Try it: Write out, from the entries below, exactly the lines that run between the lines holding "offsets, widths, timing." and "outputs and lamps.", inclusive, and stop there.

Collected data entries:
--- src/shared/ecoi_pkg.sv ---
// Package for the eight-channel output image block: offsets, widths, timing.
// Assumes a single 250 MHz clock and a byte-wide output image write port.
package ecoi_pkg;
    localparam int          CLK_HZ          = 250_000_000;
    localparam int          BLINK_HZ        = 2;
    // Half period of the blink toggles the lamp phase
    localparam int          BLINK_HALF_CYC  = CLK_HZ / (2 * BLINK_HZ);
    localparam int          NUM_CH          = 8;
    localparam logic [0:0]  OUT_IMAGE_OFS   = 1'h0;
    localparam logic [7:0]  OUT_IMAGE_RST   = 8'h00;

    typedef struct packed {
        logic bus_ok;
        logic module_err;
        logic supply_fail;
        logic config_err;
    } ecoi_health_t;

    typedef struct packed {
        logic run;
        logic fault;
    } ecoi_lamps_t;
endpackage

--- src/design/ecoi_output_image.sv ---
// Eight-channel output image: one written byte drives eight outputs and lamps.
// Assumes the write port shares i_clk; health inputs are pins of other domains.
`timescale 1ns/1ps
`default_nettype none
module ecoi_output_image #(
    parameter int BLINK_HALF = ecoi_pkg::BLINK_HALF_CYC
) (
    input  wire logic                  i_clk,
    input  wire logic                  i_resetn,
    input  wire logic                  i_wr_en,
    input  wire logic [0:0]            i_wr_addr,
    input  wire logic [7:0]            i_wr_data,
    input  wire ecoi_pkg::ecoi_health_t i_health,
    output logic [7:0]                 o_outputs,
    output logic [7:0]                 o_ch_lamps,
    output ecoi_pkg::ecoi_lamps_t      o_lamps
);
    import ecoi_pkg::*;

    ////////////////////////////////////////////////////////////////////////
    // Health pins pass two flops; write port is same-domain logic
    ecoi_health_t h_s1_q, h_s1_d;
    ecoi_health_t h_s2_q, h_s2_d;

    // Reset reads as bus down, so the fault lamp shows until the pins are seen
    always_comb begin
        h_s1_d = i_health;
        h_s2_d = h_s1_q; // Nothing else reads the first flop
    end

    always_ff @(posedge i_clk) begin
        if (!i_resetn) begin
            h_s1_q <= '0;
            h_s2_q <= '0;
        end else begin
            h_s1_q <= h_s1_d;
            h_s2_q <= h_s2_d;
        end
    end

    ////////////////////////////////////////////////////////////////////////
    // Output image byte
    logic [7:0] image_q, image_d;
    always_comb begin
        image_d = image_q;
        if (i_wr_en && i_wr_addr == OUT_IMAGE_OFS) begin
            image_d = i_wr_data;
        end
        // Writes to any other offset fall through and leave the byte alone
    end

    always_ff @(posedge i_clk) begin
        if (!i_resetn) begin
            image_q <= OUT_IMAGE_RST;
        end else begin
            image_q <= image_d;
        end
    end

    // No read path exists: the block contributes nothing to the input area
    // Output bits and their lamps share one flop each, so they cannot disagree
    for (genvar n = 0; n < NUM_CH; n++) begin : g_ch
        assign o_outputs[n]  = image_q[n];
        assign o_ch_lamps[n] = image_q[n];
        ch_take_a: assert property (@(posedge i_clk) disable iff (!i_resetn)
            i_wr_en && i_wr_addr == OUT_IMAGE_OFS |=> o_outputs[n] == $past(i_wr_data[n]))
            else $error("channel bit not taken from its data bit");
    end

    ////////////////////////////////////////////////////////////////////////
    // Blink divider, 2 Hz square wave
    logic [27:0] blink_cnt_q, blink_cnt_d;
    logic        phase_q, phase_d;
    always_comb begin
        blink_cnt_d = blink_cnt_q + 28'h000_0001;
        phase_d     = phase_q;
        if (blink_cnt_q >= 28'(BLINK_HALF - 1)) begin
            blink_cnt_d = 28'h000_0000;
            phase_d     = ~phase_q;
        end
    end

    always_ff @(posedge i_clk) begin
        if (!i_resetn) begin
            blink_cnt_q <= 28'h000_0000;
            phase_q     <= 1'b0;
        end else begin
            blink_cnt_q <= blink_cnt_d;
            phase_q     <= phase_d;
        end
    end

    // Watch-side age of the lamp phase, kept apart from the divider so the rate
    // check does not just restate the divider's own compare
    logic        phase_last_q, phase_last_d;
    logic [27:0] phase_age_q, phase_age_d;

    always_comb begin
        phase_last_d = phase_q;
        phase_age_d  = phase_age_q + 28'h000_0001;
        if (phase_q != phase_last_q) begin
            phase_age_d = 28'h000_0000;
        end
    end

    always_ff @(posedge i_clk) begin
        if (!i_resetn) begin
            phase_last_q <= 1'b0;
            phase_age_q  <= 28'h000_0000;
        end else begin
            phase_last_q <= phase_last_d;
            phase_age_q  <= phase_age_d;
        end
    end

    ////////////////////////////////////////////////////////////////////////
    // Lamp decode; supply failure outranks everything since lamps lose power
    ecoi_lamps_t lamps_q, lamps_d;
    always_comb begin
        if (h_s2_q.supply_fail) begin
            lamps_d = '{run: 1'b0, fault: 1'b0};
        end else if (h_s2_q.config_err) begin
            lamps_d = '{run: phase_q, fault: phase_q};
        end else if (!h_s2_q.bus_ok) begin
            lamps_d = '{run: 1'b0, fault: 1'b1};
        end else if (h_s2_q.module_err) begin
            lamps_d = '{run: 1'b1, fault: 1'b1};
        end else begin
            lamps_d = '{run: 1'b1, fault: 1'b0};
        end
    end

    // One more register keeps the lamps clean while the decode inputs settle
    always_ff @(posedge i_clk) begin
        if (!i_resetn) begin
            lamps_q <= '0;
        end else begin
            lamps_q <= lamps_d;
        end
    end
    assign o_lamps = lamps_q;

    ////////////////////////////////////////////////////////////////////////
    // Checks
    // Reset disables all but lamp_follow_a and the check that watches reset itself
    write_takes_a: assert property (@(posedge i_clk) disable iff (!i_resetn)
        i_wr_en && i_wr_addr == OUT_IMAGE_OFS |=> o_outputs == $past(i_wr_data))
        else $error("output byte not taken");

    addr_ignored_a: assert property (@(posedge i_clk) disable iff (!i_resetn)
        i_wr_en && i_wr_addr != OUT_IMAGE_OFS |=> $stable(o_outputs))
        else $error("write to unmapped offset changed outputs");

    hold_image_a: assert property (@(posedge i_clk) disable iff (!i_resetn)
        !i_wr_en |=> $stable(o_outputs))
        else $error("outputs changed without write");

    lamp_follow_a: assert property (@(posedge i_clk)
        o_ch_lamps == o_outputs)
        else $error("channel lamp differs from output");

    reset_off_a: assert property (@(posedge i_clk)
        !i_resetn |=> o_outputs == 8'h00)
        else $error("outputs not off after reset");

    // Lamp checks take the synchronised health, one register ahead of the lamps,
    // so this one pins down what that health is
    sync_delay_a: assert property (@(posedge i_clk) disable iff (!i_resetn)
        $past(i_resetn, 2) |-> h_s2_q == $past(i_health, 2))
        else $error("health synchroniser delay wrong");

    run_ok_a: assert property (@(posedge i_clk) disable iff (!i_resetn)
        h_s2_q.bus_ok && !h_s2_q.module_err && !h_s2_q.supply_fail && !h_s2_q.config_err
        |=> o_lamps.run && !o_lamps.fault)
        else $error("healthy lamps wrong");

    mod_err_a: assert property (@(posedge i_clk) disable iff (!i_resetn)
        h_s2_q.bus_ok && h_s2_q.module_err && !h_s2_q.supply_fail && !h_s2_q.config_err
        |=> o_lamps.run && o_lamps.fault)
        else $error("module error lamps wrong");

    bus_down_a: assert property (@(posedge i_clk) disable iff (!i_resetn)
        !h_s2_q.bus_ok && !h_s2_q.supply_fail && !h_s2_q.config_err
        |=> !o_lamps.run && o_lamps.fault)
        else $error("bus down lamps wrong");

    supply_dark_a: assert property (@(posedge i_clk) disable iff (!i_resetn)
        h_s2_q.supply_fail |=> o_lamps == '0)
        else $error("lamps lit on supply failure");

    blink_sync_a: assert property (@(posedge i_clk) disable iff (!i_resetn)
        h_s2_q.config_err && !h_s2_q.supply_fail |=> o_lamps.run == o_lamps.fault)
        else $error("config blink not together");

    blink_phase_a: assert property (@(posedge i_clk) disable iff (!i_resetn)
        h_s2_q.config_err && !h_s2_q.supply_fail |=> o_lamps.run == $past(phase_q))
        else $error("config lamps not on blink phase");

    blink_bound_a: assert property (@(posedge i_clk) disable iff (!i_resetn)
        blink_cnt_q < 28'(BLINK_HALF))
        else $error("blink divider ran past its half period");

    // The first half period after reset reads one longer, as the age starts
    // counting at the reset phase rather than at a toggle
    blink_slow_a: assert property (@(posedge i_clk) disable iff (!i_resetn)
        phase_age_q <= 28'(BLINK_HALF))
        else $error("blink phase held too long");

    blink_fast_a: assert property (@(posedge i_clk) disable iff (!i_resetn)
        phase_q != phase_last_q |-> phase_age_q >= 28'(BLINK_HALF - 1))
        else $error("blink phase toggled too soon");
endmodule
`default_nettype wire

Result:
// Package for the eight-channel output image block: offsets, widths, timing.
// Assumes a single 250 MHz clock and a byte-wide output image write port.
package ecoi_pkg;
    localparam int          CLK_HZ          = 250_000_000;
    localparam int          BLINK_HZ        = 2;
    // Half period of the blink toggles the lamp phase
    localparam int          BLINK_HALF_CYC  = CLK_HZ / (2 * BLINK_HZ);
    localparam int          NUM_CH          = 8;
    localparam logic [0:0]  OUT_IMAGE_OFS   = 1'h0;
    localparam logic [7:0]  OUT_IMAGE_RST   = 8'h00;

    typedef struct packed {
        logic bus_ok;
        logic module_err;
        logic supply_fail;
        logic config_err;
    } ecoi_health_t;

    typedef struct packed {
        logic run;
        logic fault;
    } ecoi_lamps_t;
endpackage

--- src/design/ecoi_output_image.sv ---
// Eight-channel output image: one written byte drives eight outputs and lamps.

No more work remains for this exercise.